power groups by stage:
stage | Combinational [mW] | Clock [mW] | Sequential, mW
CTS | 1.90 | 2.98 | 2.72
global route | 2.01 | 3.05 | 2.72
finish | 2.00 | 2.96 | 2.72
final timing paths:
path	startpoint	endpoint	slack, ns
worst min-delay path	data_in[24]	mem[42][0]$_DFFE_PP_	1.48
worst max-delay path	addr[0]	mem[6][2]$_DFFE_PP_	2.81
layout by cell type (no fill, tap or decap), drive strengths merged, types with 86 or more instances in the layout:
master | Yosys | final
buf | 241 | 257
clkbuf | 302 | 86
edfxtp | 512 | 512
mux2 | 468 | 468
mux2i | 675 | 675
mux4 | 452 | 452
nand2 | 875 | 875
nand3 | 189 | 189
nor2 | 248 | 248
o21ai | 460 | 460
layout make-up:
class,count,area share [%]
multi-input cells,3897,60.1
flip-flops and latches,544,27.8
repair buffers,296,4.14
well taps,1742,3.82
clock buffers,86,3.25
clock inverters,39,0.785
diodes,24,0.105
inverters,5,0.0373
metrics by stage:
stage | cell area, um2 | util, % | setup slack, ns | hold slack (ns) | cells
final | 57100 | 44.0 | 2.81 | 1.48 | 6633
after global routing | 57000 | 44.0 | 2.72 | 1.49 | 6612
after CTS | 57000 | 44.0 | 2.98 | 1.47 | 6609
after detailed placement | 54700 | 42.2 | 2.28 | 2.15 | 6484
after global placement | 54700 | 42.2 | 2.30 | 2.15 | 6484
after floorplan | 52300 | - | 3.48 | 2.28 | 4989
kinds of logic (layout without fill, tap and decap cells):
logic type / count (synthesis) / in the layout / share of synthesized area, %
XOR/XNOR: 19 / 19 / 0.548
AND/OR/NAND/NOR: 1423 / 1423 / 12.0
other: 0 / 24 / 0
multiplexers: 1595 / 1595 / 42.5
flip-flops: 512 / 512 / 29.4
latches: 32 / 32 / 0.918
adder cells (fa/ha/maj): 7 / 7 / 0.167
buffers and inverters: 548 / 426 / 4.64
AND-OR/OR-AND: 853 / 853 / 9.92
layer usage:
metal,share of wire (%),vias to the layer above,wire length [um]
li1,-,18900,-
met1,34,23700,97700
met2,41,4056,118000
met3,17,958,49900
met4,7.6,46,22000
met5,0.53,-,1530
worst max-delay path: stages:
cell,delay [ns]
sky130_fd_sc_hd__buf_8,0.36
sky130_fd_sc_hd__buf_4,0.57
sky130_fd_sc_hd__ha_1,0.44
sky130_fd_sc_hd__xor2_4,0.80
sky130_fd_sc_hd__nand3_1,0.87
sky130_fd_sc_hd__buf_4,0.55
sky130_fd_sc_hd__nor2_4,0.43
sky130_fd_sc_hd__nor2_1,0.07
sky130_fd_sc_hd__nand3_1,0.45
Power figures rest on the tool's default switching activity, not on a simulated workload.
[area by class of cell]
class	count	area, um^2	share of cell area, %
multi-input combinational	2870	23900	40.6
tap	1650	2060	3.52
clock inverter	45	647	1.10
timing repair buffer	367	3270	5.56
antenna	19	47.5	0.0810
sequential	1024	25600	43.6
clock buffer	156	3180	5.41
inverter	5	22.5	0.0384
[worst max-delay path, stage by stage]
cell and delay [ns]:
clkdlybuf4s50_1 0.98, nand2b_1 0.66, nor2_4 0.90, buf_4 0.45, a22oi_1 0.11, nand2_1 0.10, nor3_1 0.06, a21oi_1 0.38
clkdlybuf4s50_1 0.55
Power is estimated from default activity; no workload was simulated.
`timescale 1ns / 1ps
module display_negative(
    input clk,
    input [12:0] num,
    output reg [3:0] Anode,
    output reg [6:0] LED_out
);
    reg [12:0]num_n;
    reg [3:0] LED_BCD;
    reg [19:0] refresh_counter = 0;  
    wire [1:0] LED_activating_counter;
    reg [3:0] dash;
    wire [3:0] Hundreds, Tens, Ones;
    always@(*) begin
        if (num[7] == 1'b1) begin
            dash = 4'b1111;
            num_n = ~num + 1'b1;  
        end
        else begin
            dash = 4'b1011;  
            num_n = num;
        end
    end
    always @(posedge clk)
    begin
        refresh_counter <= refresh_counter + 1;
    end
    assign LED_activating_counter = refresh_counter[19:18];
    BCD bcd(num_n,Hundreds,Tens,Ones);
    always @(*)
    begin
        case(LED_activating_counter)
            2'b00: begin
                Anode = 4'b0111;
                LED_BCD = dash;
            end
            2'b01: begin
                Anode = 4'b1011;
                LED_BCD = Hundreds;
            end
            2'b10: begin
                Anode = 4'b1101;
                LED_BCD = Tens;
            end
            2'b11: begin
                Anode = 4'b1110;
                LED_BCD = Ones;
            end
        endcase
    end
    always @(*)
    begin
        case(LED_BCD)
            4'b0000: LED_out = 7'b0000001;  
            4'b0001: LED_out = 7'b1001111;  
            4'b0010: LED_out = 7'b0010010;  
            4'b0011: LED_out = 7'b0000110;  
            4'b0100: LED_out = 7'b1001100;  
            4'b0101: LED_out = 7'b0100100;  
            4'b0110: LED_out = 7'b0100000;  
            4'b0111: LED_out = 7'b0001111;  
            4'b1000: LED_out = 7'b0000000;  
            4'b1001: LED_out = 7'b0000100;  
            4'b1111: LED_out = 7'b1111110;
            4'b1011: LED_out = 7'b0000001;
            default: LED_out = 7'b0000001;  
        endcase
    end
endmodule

● ● ● ● ● ● ●

# What you need to do
Restate word for word the lines in the material above from the one with "sky130_fd_sc_hd__nor2_4,0.43" to the one with "cell area, %"; both of those lines count, and nothing else does.

# Task solution
sky130_fd_sc_hd__nor2_4,0.43
sky130_fd_sc_hd__nor2_1,0.07
sky130_fd_sc_hd__nand3_1,0.45
Power figures rest on the tool's default switching activity, not on a simulated workload.
[area by class of cell]
class	count	area, um^2	share of cell area, %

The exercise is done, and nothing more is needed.